Jakub Moder szlifował swój talent w Warcie w latach 2011-2014, a gdy odchodził do Lecha klub z Wildy zastrzegł sobie procent z przyszłego, ewentualnego transferu za granicę.
Prawie dwa lata temu Kolejorz sprzedał piłkarza do Brighton za ponad 10 milionów euro, a po pieniądze zgłosiły się dwie Warty - spółka prowadząca sekcję piłkarską oraz stowarzyszenie zajmujące się pozostałymi sekcjami, m.in. pływacką i szermierczą. Dlaczego? Bo gdy Moder grał i trenował na Wildzie Warta była jedna, dopiero później od stowarzyszenia oddzieliła się piłkarska spółka, która przejęła wszystkie aktywa i pasywa związane z futbolem.

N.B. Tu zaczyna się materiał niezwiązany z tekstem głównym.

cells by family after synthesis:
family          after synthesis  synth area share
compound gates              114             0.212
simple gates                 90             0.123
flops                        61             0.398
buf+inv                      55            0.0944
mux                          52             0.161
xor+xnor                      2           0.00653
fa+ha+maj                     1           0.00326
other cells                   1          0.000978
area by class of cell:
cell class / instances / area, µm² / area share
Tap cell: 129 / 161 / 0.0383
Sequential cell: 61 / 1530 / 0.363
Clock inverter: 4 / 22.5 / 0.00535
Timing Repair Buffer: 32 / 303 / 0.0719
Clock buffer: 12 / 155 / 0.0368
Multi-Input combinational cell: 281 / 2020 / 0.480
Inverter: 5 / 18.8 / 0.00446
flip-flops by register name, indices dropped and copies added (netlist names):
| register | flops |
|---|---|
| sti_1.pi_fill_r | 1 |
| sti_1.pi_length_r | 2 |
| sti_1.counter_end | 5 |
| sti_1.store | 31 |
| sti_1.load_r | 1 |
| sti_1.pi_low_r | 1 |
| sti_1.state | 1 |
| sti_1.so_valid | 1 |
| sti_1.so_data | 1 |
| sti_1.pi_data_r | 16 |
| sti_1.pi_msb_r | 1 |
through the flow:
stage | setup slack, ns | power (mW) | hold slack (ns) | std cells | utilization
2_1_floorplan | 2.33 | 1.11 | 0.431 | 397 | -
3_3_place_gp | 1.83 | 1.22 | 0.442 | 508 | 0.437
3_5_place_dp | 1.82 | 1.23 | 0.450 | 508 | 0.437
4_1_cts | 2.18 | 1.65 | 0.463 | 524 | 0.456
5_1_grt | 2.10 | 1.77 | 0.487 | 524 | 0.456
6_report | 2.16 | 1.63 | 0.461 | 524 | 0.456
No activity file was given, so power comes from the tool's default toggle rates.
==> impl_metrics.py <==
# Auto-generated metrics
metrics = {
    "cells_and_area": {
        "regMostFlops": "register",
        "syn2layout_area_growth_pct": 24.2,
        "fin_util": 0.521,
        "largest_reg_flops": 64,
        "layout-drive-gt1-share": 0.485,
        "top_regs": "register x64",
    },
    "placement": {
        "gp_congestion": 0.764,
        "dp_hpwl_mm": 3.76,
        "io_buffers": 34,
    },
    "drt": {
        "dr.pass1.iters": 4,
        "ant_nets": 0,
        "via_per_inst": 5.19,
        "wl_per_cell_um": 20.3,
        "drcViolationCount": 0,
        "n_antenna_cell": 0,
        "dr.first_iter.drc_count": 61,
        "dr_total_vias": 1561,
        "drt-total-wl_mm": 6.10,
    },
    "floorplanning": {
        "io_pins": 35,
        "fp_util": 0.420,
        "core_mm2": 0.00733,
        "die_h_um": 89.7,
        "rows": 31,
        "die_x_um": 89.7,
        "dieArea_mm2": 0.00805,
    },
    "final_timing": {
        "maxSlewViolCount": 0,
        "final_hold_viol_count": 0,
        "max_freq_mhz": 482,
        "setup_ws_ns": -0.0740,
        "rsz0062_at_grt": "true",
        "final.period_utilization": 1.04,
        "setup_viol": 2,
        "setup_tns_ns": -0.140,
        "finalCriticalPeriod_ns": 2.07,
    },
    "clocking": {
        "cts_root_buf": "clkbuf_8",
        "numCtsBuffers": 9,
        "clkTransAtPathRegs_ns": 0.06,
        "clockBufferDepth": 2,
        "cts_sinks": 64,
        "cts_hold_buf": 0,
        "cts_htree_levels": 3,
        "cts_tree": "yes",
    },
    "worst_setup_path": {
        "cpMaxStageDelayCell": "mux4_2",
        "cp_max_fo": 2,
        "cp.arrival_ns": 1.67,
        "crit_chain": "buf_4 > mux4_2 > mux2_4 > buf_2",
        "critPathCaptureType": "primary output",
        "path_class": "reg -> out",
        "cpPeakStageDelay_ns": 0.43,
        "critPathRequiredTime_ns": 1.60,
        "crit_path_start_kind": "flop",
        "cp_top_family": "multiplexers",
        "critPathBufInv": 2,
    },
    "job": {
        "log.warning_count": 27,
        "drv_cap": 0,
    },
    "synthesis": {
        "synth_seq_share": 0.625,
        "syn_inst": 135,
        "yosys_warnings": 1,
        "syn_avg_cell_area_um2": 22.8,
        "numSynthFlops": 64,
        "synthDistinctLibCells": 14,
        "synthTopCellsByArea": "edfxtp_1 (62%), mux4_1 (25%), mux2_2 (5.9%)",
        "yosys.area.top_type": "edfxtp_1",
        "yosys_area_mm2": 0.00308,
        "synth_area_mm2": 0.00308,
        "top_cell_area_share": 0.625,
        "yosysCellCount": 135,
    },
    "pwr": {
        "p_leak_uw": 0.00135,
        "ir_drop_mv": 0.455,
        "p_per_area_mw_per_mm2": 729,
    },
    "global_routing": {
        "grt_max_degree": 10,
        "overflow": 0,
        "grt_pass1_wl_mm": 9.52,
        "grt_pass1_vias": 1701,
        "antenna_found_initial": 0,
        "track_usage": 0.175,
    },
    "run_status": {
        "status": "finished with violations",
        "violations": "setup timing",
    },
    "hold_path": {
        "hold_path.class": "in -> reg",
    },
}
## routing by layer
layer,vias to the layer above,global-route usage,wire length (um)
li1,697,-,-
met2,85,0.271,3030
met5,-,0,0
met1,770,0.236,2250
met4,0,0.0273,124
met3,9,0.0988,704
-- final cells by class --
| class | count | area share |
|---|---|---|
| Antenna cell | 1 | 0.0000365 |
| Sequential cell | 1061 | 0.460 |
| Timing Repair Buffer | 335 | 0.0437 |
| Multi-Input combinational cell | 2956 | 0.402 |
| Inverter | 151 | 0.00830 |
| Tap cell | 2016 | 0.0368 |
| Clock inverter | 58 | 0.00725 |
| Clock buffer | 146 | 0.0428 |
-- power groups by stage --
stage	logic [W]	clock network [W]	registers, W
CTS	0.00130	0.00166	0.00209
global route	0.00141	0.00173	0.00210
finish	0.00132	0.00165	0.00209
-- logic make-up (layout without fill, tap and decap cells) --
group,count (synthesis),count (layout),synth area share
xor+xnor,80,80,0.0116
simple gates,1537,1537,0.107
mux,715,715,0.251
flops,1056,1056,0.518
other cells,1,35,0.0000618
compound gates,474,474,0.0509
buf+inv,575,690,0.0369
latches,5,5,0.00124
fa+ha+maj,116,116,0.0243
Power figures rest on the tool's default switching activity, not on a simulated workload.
### flow/design.v
module alu( ctrl, x, y, carry, out);
    input      [3:0] ctrl;
    input      [7:0] x;
    input      [7:0] y;
    output reg [7:0] out;
    output reg       carry;
    always@(x or y or ctrl) begin
             if (ctrl == 4'b0000) {carry, out} = {x[7], x} + {y[7], y};
        else if (ctrl == 4'b0001) {carry, out} = {x[7], x} - {y[7], y};
        else if (ctrl == 4'b0010) out = x & y;
        else if (ctrl == 4'b0011) out = x | y;
        else if (ctrl == 4'b0100) out = ~x;
        else if (ctrl == 4'b0101) out = x ^ y;
        else if (ctrl == 4'b0110) out = ~(x | y);
        else if (ctrl == 4'b0111) out = y << x[2:0];
        else if (ctrl == 4'b1000) out = y >> x[2:0];    
        else if (ctrl == 4'b1001) out = {x[7], x[7:1]};  
        else if (ctrl == 4'b1010) out = {x[6:0], x[7]};
        else if (ctrl == 4'b1011) out = {x[0], x[7:1]};
        else if (ctrl == 4'b1100) out = ( x == y ) ? 1 : 0;
        else if (ctrl == 4'b1101) out = 0;
        else if (ctrl == 4'b1110) out = 0;
        else if (ctrl == 4'b1111) out = 0;
    end 	
endmodule
### flow/run.sh
#!/bin/bash
# OpenROAD 26Q1-2900-gdf79404cd8, Yosys 0.63+post, stock flow scripts
make -C /OpenROAD-flow-scripts/flow DESIGN_CONFIG=/design/flow/config.mk WORK_HOME=/design/flow/orfs finish
### flow/config.mk
export PLATFORM = sky130hd
export DESIGN_NAME = alu
export DESIGN_NICKNAME = alu
export VERILOG_FILES = /design/flow/design.v
export SDC_FILE = /design/flow/constraint.sdc
export NUM_CORES = 4
export LEC_CHECK = 1
export CORE_UTILIZATION = 30
### flow/constraint.sdc
current_design alu

set clk_period 7.2
set clk_io_pct 0.2

create_clock -name clk0 -period $clk_period

set non_clock_inputs [all_inputs -no_clocks]
set_input_delay [expr $clk_period * $clk_io_pct] -clock clk0 $non_clock_inputs
set_output_delay [expr $clk_period * $clk_io_pct] -clock clk0 [all_outputs]
==> design/flow/design.v <==
`timescale 1ns / 1ps
module hex7seg(
input [3:0] n,
output [7:0] seg
    );
    assign seg[0] = (~n[3]&~n[2]&~n[1]&n[0])|(~n[3]&n[2]&~n[1]&~n[0])|(n[3]&~n[2]&n[1]&n[0])|(n[3]&n[2]&~n[1]&n[0]);
    assign seg[1] = (~n[3]&n[2]&~n[1]&n[0])|(~n[3]&n[2]&n[1]&~n[0])|(n[3]&~n[2]&n[1]&n[0])|(n[3]&n[2]&~n[1]&~n[0])|(n[3]&n[2]&~n[1]&~n[0])|(n[3]&n[2]&n[1]&~n[0])|(n[3]&n[2]&n[1]&n[0]);
    assign seg[2] = (~n[3]&~n[2]&n[1]&~n[0])|(n[3]&n[2]&~n[1]&~n[0])|(n[3]&n[2]&n[1]&~n[0])|(n[3]&n[2]&n[1]&n[0]);
    assign seg[3] = (~n[3]&~n[2]&~n[1]&n[0])|(~n[3]&n[2]&n[1]&n[0])|(n[3]&~n[2]&~n[1]&n[0])|(n[3]&n[2]&n[1]&n[0])|(n[3]&~n[2]&n[1]&~n[0])|(~n[3]&n[2]&~n[1]&~n[0]);
    assign seg[4] = (~n[3]&~n[2]&~n[1]&n[0])|(~n[3]&~n[2]&n[1]&n[0])|(~n[3]&n[2]&~n[1]&~n[0])|(~n[3]&n[2]&n[1]&n[0])|(n[3]&~n[2]&~n[1]&n[0])|(~n[3]&n[2]&~n[1]&n[0]);
    assign seg[5] = (~n[3]&~n[2]&~n[1]&n[0])|(~n[3]&~n[2]&n[1]&~n[0])|(~n[3]&~n[2]&n[1]&n[0])|(~n[3]&n[2]&n[1]&n[0])|(n[3]&n[2]&~n[1]&n[0]);
    assign seg[6] = (~n[3]&~n[2]&~n[1]&~n[0])|(~n[3]&~n[2]&~n[1]&n[0])|(~n[3]&n[2]&n[1]&n[0])|(n[3]&n[2]&~n[1]&~n[0]);
endmodule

Dlatego uznała, że pieniądze należą się jej. Z kolei stowarzyszenie stało na stanowisku, że skoro Moder był zawodnikiem KS Warta, to czeka na przelew.
Lech nie wiedząc komu zapłacić, prawie dwa miliony złotych złożył w sądowym depozycie. Sąd Okręgowy w Poznaniu uznał, że kwota ta powinna trafić do wielosekcyjnego Klubu Sportowego Warta. Piłkarska Warta SA z wyrokiem się nie zgadza i przygotowuje apelację.